Convergence and Sample Complexity of Policy Gradient Methods for Stabilizing Linear Systems

TL;DR

This paper analyzes the convergence and sample complexity of policy gradient methods for stabilizing linear systems, introducing an adaptive discount factor rule and providing theoretical guarantees with practical validation.

Contribution

It presents a novel adaptive discount factor rule based on stability margins and establishes the sample complexity bounds for policy gradient stabilization of linear systems.

Findings

Sample complexity is logarithmic in the spectral radius of the system matrix.

The adaptive discount rule improves convergence in stabilizing policies.
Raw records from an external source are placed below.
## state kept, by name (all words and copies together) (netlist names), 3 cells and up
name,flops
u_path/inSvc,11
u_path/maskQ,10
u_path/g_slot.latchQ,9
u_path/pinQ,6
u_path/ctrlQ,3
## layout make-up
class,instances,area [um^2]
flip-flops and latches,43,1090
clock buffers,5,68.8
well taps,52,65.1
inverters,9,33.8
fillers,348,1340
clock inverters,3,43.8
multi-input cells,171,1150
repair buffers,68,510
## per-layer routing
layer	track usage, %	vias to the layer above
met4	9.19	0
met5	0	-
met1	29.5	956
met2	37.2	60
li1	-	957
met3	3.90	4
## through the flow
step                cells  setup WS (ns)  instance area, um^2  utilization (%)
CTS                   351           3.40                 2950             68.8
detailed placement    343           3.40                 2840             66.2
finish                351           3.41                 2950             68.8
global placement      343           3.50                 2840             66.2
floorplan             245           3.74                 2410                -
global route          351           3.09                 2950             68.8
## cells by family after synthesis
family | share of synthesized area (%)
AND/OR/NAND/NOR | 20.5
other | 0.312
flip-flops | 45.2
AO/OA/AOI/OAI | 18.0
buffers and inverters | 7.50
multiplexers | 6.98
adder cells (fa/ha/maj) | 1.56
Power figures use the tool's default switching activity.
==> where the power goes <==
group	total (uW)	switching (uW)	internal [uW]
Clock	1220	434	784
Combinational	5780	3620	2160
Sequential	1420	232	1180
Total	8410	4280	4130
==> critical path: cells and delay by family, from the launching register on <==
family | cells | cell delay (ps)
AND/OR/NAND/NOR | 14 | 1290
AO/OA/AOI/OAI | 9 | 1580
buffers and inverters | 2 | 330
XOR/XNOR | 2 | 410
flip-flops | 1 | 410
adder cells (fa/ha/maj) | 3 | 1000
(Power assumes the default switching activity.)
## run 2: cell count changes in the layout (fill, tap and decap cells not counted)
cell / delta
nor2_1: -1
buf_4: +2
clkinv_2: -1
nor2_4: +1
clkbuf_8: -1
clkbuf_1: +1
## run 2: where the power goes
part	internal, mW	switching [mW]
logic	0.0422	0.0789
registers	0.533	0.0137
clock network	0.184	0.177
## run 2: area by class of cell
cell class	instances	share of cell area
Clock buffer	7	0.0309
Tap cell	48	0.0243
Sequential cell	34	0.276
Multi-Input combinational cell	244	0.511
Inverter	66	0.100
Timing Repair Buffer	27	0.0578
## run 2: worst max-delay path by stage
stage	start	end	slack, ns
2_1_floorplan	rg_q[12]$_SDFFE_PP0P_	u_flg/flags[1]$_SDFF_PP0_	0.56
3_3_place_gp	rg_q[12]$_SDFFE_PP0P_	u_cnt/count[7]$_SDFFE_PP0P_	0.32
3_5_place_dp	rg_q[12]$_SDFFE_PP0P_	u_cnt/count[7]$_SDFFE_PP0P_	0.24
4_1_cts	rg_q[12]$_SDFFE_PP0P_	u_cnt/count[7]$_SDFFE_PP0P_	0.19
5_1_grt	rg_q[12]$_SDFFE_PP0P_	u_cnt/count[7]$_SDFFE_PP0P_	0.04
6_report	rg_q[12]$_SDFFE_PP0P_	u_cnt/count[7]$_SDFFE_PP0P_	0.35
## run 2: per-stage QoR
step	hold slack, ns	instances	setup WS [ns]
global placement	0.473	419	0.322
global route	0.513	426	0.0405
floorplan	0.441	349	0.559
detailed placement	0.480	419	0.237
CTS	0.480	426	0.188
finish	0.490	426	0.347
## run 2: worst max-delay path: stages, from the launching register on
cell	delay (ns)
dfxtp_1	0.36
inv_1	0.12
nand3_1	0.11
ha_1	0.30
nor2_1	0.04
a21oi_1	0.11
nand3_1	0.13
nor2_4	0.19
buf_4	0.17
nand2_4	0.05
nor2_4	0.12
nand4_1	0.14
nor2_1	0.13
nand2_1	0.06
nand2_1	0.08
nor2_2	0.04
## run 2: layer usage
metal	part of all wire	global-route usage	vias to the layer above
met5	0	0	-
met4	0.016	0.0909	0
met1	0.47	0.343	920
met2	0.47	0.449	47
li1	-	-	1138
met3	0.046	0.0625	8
`src/rtl/sadc_pkg.sv`:
```
package sadc_pkg;
    localparam int CW        = 12;
    localparam int DATA_W    = 12;
    localparam int ADDR_W    = 2;
    localparam int FRAME_LEN = 16;
    localparam int LOAD_LEN  = 12;
    localparam int MUX_EDGE  = 14;

    localparam int BIT_WR  = 11;
    localparam int ADDR_HI = 7;
    localparam int ADDR_LO = 6;
    localparam int PM_HI   = 5;
    localparam int PM_LO   = 4;
    localparam int BIT_RNG = 1;
    localparam int BIT_COD = 0;

    localparam logic [1:0] PM_NORMAL = 2'b11;
    localparam logic [1:0] PM_FULL   = 2'b10;
    localparam logic [1:0] PM_AUTO   = 2'b01;
    localparam logic [1:0] PM_BAD    = 2'b00;

    typedef enum logic [2:0] {FR_IDLE, FR_LOAD, FR_WAIT, FR_HOLD, FR_DONE} frame_st_t;
    typedef enum logic [1:0] {PW_OFF, PW_WAKE, PW_ON} pwr_st_t;
endpackage

```
`src/rtl/sadc_fmt.sv`:
```
module sadc_fmt
    import sadc_pkg::*;
#(
    parameter int FLEN = FRAME_LEN,
    parameter int AW   = ADDR_W,
    parameter int DW   = DATA_W
) (
    input  logic [DW-1:0]   raw,
    input  logic [AW-1:0]   addr,
    input  logic            straight,
    output logic [FLEN-1:0] word
);
    localparam int PAD = FLEN - AW - DW;

    logic [DW-1:0] coded;

    always_comb begin
        coded = raw;
        if (!straight) coded[DW-1] = ~raw[DW-1];
    end

    generate
        if (PAD > 0) begin : g_pad
            assign word = {{PAD{1'b0}}, addr, coded};
        end else begin : g_nopad
            assign word = {addr, coded};
        end
    endgenerate
endmodule

```
`src/rtl/sadc_frame.sv`:
```
module sadc_frame
    import sadc_pkg::*;
#(
    parameter int FLEN  = FRAME_LEN,
    parameter int LLEN  = LOAD_LEN,
    parameter int MEDGE = MUX_EDGE,
    parameter int W     = CW,
    localparam int CNT_W = $clog2(FLEN + 1)
) (
    input  logic             clk,
    input  logic             rst_n,
    input  logic             cs_n,
    input  logic             sclk,
    input  logic             din,
    input  logic [FLEN-1:0]  tx_word,
    output logic             frame_start,
    output logic             frame_end,
    output logic             sel_early,
    output logic [W-1:0]     rx_word,
    output logic [CNT_W-1:0] edge_cnt,
    output logic             dout,
    output logic             dout_oe
);
    localparam logic [CNT_W-1:0] C_LOAD = CNT_W'(LLEN - 1);
    localparam logic [CNT_W-1:0] C_MUX  = CNT_W'(MEDGE - 1);
    localparam logic [CNT_W-1:0] C_LAST = CNT_W'(FLEN - 1);
    localparam logic [CNT_W-1:0] C_FULL = CNT_W'(FLEN);

    frame_st_t       state, nxt;
    logic            sclk_q, cs_q, fall;
    logic [FLEN-1:0] tx;

    assign fall = sclk_q & ~sclk & ~cs_n;

    always_comb begin
        nxt = state;
        if (cs_n) begin
            nxt = FR_IDLE;
        end else begin
            unique case (state)
                FR_IDLE: if (cs_q)                      nxt = FR_LOAD;
                FR_LOAD: if (fall && edge_cnt == C_LOAD) nxt = FR_WAIT;
                FR_WAIT: if (fall && edge_cnt == C_MUX)  nxt = FR_HOLD;
                FR_HOLD: if (fall && edge_cnt == C_LAST) nxt = FR_DONE;
                FR_DONE: nxt = FR_DONE;
                default: nxt = FR_IDLE;
            endcase
        end
    end

    always_ff @(posedge clk or negedge rst_n) begin
        if (!rst_n) begin
            state    <= FR_IDLE;
            sclk_q   <= 1'b1;
            cs_q     <= 1'b1;
            edge_cnt <= '0;
            rx_word  <= '0;
            tx       <= '0;
        end else begin
            state  <= nxt;
            sclk_q <= sclk;
            cs_q   <= cs_n;
            if (state == FR_IDLE)
                edge_cnt <= '0;
            else if (fall && edge_cnt != C_FULL)
                edge_cnt <= edge_cnt + 1'b1;
            if (frame_start)
                rx_word <= '0;
            else if (fall && state == FR_LOAD)
                rx_word <= {rx_word[W-2:0], din};
            if (frame_start)
                tx <= tx_word;
            else if (fall && state != FR_IDLE)
                tx <= {tx[FLEN-2:0], 1'b0};
        end
    end

    always_comb begin
        frame_start = (state == FR_IDLE) & cs_q & ~cs_n;
        frame_end   = (state == FR_HOLD) & fall & (edge_cnt == C_LAST);
        sel_early   = (state == FR_HOLD);
        dout_oe     = (state != FR_IDLE);
        dout        = dout_oe & tx[FLEN-1];
    end
endmodule

```
`src/rtl/sadc_power.sv`:
```
module sadc_power
    import sadc_pkg::*;
#(
    parameter int WAKE_CYC = 50,
    localparam int WK_W = $clog2(WAKE_CYC + 1)
) (
    input  logic       clk,
    input  logic       rst_n,
    input  logic [1:0] mode,
    input  logic       frame_start,
    input  logic       frame_end,
    output logic       powered,
    output logic       ready
);
    localparam logic [WK_W-1:0] WK_LAST = WK_W'(WAKE_CYC - 1);

    pwr_st_t         state, nxt;
    logic [WK_W-1:0] wcnt;

    always_comb begin
        nxt = state;
        unique case (state)
            PW_OFF: begin
                if (mode == PM_NORMAL)                     nxt = PW_WAKE;
                else if (mode == PM_AUTO && frame_start)   nxt = PW_WAKE;
            end
            PW_WAKE: begin
                if (mode == PM_FULL)                       nxt = PW_OFF;
                else if (wcnt == WK_LAST)                  nxt = PW_ON;
            end
            PW_ON: begin
                if (mode == PM_FULL)                       nxt = PW_OFF;
                else if (mode == PM_AUTO && frame_end)     nxt = PW_OFF;
            end
            default: nxt = PW_OFF;
        endcase
    end

    always_ff @(posedge clk or negedge rst_n) begin
        if (!rst_n) begin
            state <= PW_ON;
            wcnt  <= '0;
        end else begin
            state <= nxt;
            if (state != PW_WAKE) wcnt <= '0;
            else                  wcnt <= wcnt + 1'b1;
        end
    end

    always_comb begin
        powered = (state != PW_OFF);
        ready   = (state == PW_ON);
    end
endmodule

```
`src/rtl/sadc_ctrl_port.sv`:
```
module sadc_ctrl_port
    import sadc_pkg::*;
#(
    parameter int WAKE_CYC = 50
) (
    input  logic              clk,
    input  logic              rst_n,
    input  logic              cs_n,
    input  logic              sclk,
    input  logic              din,
    input  logic [DATA_W-1:0] sample,
    output logic              dout,
    output logic              dout_oe,
    output logic [ADDR_W-1:0] mux_sel,
    output logic              range_sel,
    output logic              coding_sel,
    output logic [1:0]        pwr_mode,
    output logic              pm_err,
    output logic              powered,
    output logic              ready
);
    localparam int CNT_W = $clog2(FRAME_LEN + 1);

    logic [ADDR_W-1:0]    reg_addr;
    logic [1:0]           reg_pm;
    logic                 reg_rng, reg_cod, reg_err;
    logic [FRAME_LEN-1:0] tx_word;
    logic [CW-1:0]        rx_word;
    logic [CNT_W-1:0]     edge_cnt;
    logic                 frame_start, frame_end, sel_early, wr_commit;
    logic                 unused_bits;

    assign unused_bits = ^{rx_word[10:8], rx_word[3:2]};
    assign wr_commit   = frame_end & rx_word[BIT_WR];

    sadc_fmt u_fmt (
        .raw      (sample),
        .addr     (reg_addr),
        .straight (reg_cod),
        .word     (tx_word)
    );

    sadc_frame u_frame (
        .clk         (clk),
        .rst_n       (rst_n),
        .cs_n        (cs_n),
        .sclk        (sclk),
        .din         (din),
        .tx_word     (tx_word),
        .frame_start (frame_start),
        .frame_end   (frame_end),
        .sel_early   (sel_early),
        .rx_word     (rx_word),
        .edge_cnt    (edge_cnt),
        .dout        (dout),
        .dout_oe     (dout_oe)
    );

    sadc_power #(.WAKE_CYC(WAKE_CYC)) u_power (
        .clk         (clk),
        .rst_n       (rst_n),
        .mode        (reg_pm),
        .frame_start (frame_start),
        .frame_end   (frame_end),
        .powered     (powered),
        .ready       (ready)
    );

    always_ff @(posedge clk or negedge rst_n) begin
        if (!rst_n) begin
            reg_addr <= '0;
            reg_pm   <= PM_NORMAL;
            reg_rng  <= 1'b0;
            reg_cod  <= 1'b0;
            reg_err  <= 1'b0;
        end else if (wr_commit) begin
            reg_addr <= rx_word[ADDR_HI:ADDR_LO];
            reg_rng  <= rx_word[BIT_RNG];
            reg_cod  <= rx_word[BIT_COD];
            if (rx_word[PM_HI:PM_LO] == PM_BAD) begin
                reg_err <= 1'b1;
            end else begin
                reg_pm  <= rx_word[PM_HI:PM_LO];
                reg_err <= 1'b0;
            end
        end
    end

    always_comb begin
        mux_sel    = (sel_early && rx_word[BIT_WR]) ? rx_word[ADDR_HI:ADDR_LO] : reg_addr;
        range_sel  = reg_rng;
        coding_sel = reg_cod;
        pwr_mode   = reg_pm;
        pm_err     = reg_err;
    end
endmodule

```
`config.mk`:
```
export PLATFORM = sky130hd
export DESIGN_NAME = sadc_ctrl_port
export DESIGN_NICKNAME = d
export VERILOG_FILES = /design/src/rtl/sadc_pkg.sv /design/src/rtl/sadc_fmt.sv /design/src/rtl/sadc_frame.sv /design/src/rtl/sadc_power.sv /design/src/rtl/sadc_ctrl_port.sv
export SDC_FILE = /design/constraint.sdc
export NUM_CORES = 1
export LEC_CHECK = 0
export BUFFER_PORTS_ARGS = -buffer_cell sky130_fd_sc_hd__buf_2
export CAP_MARGIN = 40
export CELL_PAD_IN_SITES_DETAIL_PLACEMENT = 0
export CELL_PAD_IN_SITES_GLOBAL_PLACEMENT = 1
export CORE_MARGIN = 10
export CORE_UTILIZATION = 45
export CTS_BUF_LIST = sky130_fd_sc_hd__clkbuf_4 sky130_fd_sc_hd__clkbuf_8
export DETAILED_ROUTE_END_ITERATION = 16
export HOLD_SLACK_MARGIN = 0.08
export PLACE_DENSITY_LB_ADDON = 0.1
export SLEW_MARGIN = 20
export SYNTH_ARGS = -nofsm -noshare
export SYNTH_HDL_FRONTEND = slang
export SYNTH_SLANG_ARGS = --single-unit
```
`constraint.sdc`:
```
create_clock -name clk -period 3.9 [get_ports clk]
set_clock_uncertainty 0.2 [all_clocks]
set_input_delay 0.39 -clock clk [delete_from_list [all_inputs] [get_ports clk]]
set_output_delay 0.39 -clock clk [all_outputs]
set_load 0.02 [all_outputs]
```
Word level (Yosys, flattened, before mapping)
Index checks and enable logic that the tools add are counted.

operators by class
  add/subtract/negate cells = 2
  eq/ne operators = 22
  muxes and demuxes = 23
  bitwise operators = 12
  reduce and logical (&&, ||, !) cells = 20

operators with widths
  operator               number
  $mux W16               2
  $mux W12               2
  $eq A5 B4 Y1 const B   3
  $mux W3                5
  $pmux W3 S5            1
  $mux W2                7
  $ne A3 B2 Y1 const B   4
  $mux W5                2
  $logic_and A1 B1 Y1    9
  $ne A3 B1 Y1 const B   3
  $and A1 B1 Y1          8
  $reduce_bool A2 Y1     4
  $add A6 B1 Y6 const B  1
  $eq A2 B2 Y1 const B   3
  $eq A3 B2 Y1 const B   2
  $eq A6 B6 Y1 const B   1
  $mux W6                1
  $pmux W2 S3            1
  $add A5 B1 Y5 const B  1
  $ne A5 B5 Y1 const B   1
  $eq A2 B1 Y1 const B   2
  $logic_not A2 Y1       2
  $not A1 Y1             4
  $reduce_and A4 Y1      1
  8 further kinds        9

storage, ports and cells
  register bits after elaboration = 53
  input port bits = 17
  output and inout port bits = 11
  word-level logic and storage cells = 92

Longest topological paths before layout
Gate-level depths: netlist (run 1).

  depth after elaboration = 9
  gate-level depth with buffers = 7
  depth with buffers taken out = 6

Cells and area by module
Synthesis (run 1) repeated with hierarchy kept, for this count alone.

unflattened totals
  cells, all modules = 261
  area, all modules = 2625.0 sq um

modules (own cells, without submodules)
  module          instances  cells each  area an instance (sq um)  sequential area each (sq um)
  sadc_frame      1          181         1767.9                    953.4
  sadc_power      1          41          406.6                     201.4
  sadc_ctrl_port  1          22          325.3                     177.7
  sadc_fmt        1          17          125.1                     0.0

Worst setup path after synthesis (run 1)
Ideal clock, no wire load.

  path type = register -> register
  start = reg u_frame.edge_cnt[0]
  end = reg reg_cod (netlist: coding_sel)
  setup time = 0.125 ns
  arrival time = 1.736 ns
  data required time = 3.575 ns
  setup slack = 1.839 ns
  stages on the path, launching flop included = 8
  path buffers = 1
  period minus slack after synthesis = 2.061 ns
  cell sequence = dfrtp_1 ha_1 and3_1 ha_1 and4bb_2 and2_1 buf_2 mux2_2

between the ends
  word-level cells in the longest chain between the ends = 3

ends and longest elaborated chain
  item                    line                  text
  from (decl)             sadc_frame.sv:20      output logic [CNT_W-1:0] edge_cnt,
  from (signal assigned)  sadc_frame.sv:66      edge_cnt <= edge_cnt + 1'b1;
  $eq A5 B4 Y1            sadc_frame.sv:80      frame_end = (state == FR_HOLD) & fall & (edge_cnt == C_LAST);
  $and A1 B1 Y1           sadc_frame.sv:80
  $and A1 B1 Y1           sadc_ctrl_port.sv:34  assign wr_commit = frame_end & rx_word[BIT_WR];
  to (signal assigned)    sadc_ctrl_port.sv:79  reg_cod <= rx_word[BIT_COD];
  to (decl)               sadc_ctrl_port.sv:26  logic reg_rng, reg_cod, reg_err;

Every way passes these cells.
A chain may end at the register's enable or synchronous reset.

Worst setup path in the final report (run 1)
  start = in cs_n
  end = reg u_frame.tx[5]

between the ends
  word-level cells in the longest chain between the ends = 4
  elaborated cells between the ends (all ways) = 6
  classes of those cells = mux (1); bitwise (3); reduce/logical (2)

ends and longest elaborated chain
  item                          line                                text
  from (decl)                   sadc_ctrl_port.sv:8                 input logic cs_n,
  $not A1 Y1 (*)                sadc_frame.sv:33, sadc_frame.sv:79
  $and A1 B1 Y1                 sadc_frame.sv:33                    assign fall = sclk_q & ~sclk & ~cs_n;
  $logic_and A1 B1 Y1           sadc_frame.sv:73                    else if (fall && state != FR_IDLE)
  $reduce_bool A2 Y1 (no line)  --
  to (signal assigned)          sadc_frame.sv:72                    tx <= tx_word;
  to (signal assigned)          sadc_frame.sv:74                    tx <= {tx[FLEN-2:0], 1'b0};
  to (decl)                     sadc_frame.sv:31                    logic [FLEN-1:0] tx;

Mark *: on every way between the ends. The rest lies on a longest branch, timed or not.

==> out/qor.yml, run 1 <==
synthesis:
  yosys.area_share.xor_xnor_pct: 1.34
  netlist_area_um2: 2610
  synth_compound_area_share_pct: 16.1
  syn_area_per_cell_um2: 10.4
  synth_top_family_by_area: "simple AND/OR/NAND/NOR gates"
  synthTopCellsByArea: "dfrtp_1 46%, dfstp_2 5.0%, nand3_1 4.8%, a221o_1 4.2%, a21oi_1 4.0%"
  yosysUniqueCellTypes: 48
  muxShareOfSynthArea_pct: 2.54
  synth-adder-area-share_pct: 2.87
  synth_simple_gate_area_share_pct: 21.8
  ys.flop_type: "dfrtp_1"
  yosysTopAreaCell: "dfrtp_1"
  ys_ff_latch: 53
  async_reset_ff_share_pct: 100
  ys_seq_area_share_pct: 51.0
  syn_nets: 275
  synth_top_area_share_pct: 46.0
  synth_warnings: 0
  syn_inst: 252
  synth_edf_count: 0
floorplan:
  pin_count: 28
  start_util_pct: 46.9
  design.die.area_um2: 9260
  core_um2: 5570
  die_h_um: 96.2
  die_x_um: 96.2
  rows: 27
worst_hold_path:
  min_to: "u_frame.rx_word[0]"
  hp-start: "din"
  hp-class: "primary input to flop"
  holdPathStages: 3
clock_network:
  htreeDepth: 2
  path_clk_slew_ps: 100
  cts.sinks: 53
  cts_max_path_buffers: 2
  cts_resized: 0
  clk_latency_ps: 310
  cts_root_buf: "clkbuf_8"
  cts_tree: "built"
  cts_buffers: 5
drt:
  num_vias: 1996
  drt_wl_total_um: 5670
  drt.antenna.violating_nets: 0
  drt-initial-drc-count: 116
  drc: 0
  via_per_inst: 5.65
  drt-pass1-iter-count: 4
  wl_per_cell_um: 16.1
critical_path:
  cp-end-kind: "flop"
  reg2reg_setup_slack_ps: 1620
  r2r-start: "u_frame.edge_cnt[0]"
  start_kind: "primary input"
  critPathKind: "primary input to flop"
  r2r-end: "coding_sel"
  r2r_cells: 6
  cp_max_fo: 19
  required_ps: 3890
  crit_arrival_ps: 2520
finish:
  syn_to_final_growth_pct: 13.1
  mostFrequentLayoutCells: "48 x dfrtp_1, 27 x buf_2, 25 x nand3_1"
  num_antenna_cells: 0
  final_cells: 353
  final_util_pct: 53.0
  nNetsFinal: 303
  layout_commonest_cell: "dfrtp_1"
  drive_gt1_share_pct: 21.0
grt:
  grt_max_degree: 29
  grt_pass1_wl_um: 9810
  grt_use_total_pct: 13.2
  grt_overflow: 0
  grt_pass1_vias: 1948
  antenna_found_initial: 0
power_and_ir_drop:
  sw_frac_of_total_pct: 23.8
  p_comb_share_pct: 9.1
  p_int_mw: 0.822
  leakage_nw: 1.35
  seqPwrFrac_pct: 55.4
  p_sw_mw: 0.256
  pwr_density_cell_nw_per_um2: 365
  p_clk_share_pct: 35.5
  worst_ir_drop_vdd_mv: 0.193
sta:
  hold_viol_final: 0
  setup_tns_ps: 0
  hold-worst-slack_ps: 116
  setup_violations: 0
  post-route-period-util_pct: 65.0
  fmax_ghz: 0.394
  min_period_ps: 2540
  tightest_slew_ps: 640
  slew_headroom_pct: 57.3
  rsz0062_at_grt: "false"
  drv_slew: 0
place:
  hpwl_um: 3960
  routabilityCongestion: 0.734
  dpl.cell_count: 341
  portBuffers: 27
run_status:
  status: "completed"
job:
  cap_viol_max_count: 0
[per-layer routing]
metal	track usage (%)	wire (um)	up-vias
li1	-	-	983
met4	3.69	31	0
met5	0	0	-
met1	18.0	2590	972
met3	3.35	307	2
met2	20.2	2740	39
[registers in the layout (all words and copies together), names as in the netlist]
| register | flops |
|---|---|
| u_frame.state | 3 |
| pm_err | 1 |
| u_power.state | 2 |
| range_sel | 1 |
| u_frame.cs_q | 1 |
| pwr_mode | 2 |
| u_frame.sclk_q | 1 |
| u_frame.tx | 16 |
| reg_addr | 2 |
| u_power.wcnt | 6 |
| u_frame.rx_word | 12 |
| coding_sel | 1 |
| u_frame.edge_cnt | 5 |
[critical path, cell delays in order]
cell           delay (ps)
dlygate4sd3_1         530
buf_2                 200
nor3b_4               580
mux2i_1               290
buf_4                 240
a221o_1               300
[cell usage after synthesis, types with 5 or more instances]
cell,count
dfrtp_1,48
inv_1,8
nor2_1,11
mux2_2,5
ha_1,6
o21ai_0,21
nand3_1,25
nor2b_1,5
and3_1,12
clkbuf_1,7
nand4b_1,5
buf_2,7
a221o_1,11
nand2_1,10
a21oi_1,21
dfstp_2,5
[logic make-up after synthesis]
logic type	count (synthesis)
AOI/OAI and AO/OA	65
xor gates and xnor gates	4
adders and majority gates	6
buffers and inverters	25
DFF	53
muxes	6
and+or+nand+nor	93
[repair_timing]
item                                   CTS  global route
hold buffers                             3             0
setup buffers                            0             0
endpoints found under the hold margin   26             0
[area by class of cell]
type	instances	area, um^2
clock inverter	2	38.8
multi-input combinational	174	1170
tap	72	90.1
clock buffer	6	76.3
timing repair buffer	37	218
inverter	9	33.8
fill	531	2620
sequential	53	1330
[worst max path at each step]
stage	slack (ps)	start	end
finish	1360	cs_n	u_frame.tx[5]
global route	1250	cs_n	u_frame.tx[7]
CTS	1370	cs_n	u_frame.tx[5]
detailed placement	1580	cs_n	u_frame.tx[1]
global placement	1530	u_frame.state[0]	u_frame.tx[10]
floorplan	1840	u_frame.edge_cnt[0]	coding_sel
[metrics by stage]
step	cell area (um^2)	power (mW)	setup slack, ps
CTS	2950	1.09	1370
detailed placement	2800	0.703	1580
global placement	2790	0.701	1530
global route	2960	1.13	1250
floorplan	2610	0.663	1840
finish	2960	1.08	1360
[power groups by stage]
| stage | clock [mW] | sequential, mW | combinational [mW] |
|---|---|---|---|
| after global routing | 0.422 | 0.600 | 0.112 |
| final | 0.383 | 0.597 | 0.0984 |
| after floorplan | 0 | 0.600 | 0.0633 |
| after detailed placement | 0 | 0.607 | 0.0963 |
| after CTS | 0.393 | 0.597 | 0.0994 |
| after global placement | 0 | 0.608 | 0.0932 |
No activity file was read; power rests on OpenSTA's default activity.
==> inputs of run 2 (changes only) <==
clock period = 2.5 ns   (was 3.9 ns; I/O delays follow)
==> run 2 against run 1 <==
Combinational power up 75%. Highest routed layer unchanged. Core utilization up 3.0 points. Clock-buffer cell count down 1.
Simulations confirm theoretical results and effectiveness on nonlinear systems.

Abstract

System stabilization via policy gradient (PG) methods has drawn increasing attention in both control and machine learning communities. In this paper, we study their convergence and sample complexity for stabilizing linear time-invariant systems in terms of the number of system rollouts. Our analysis is built upon a discounted linear quadratic regulator (LQR) method which alternatively updates the policy and the discount factor of the LQR problem. Firstly, we propose an explicit rule to adaptively adjust the discount factor by exploring the stability margin of a linear control policy. Then, we establish the sample complexity of PG methods for stabilization, which only adds a coefficient logarithmic in the spectral radius of the state matrix to that for solving the LQR problem with a prior stabilizing policy. Finally, we perform simulations to validate our theoretical findings and demonstrate the effectiveness of our method on a class of nonlinear systems.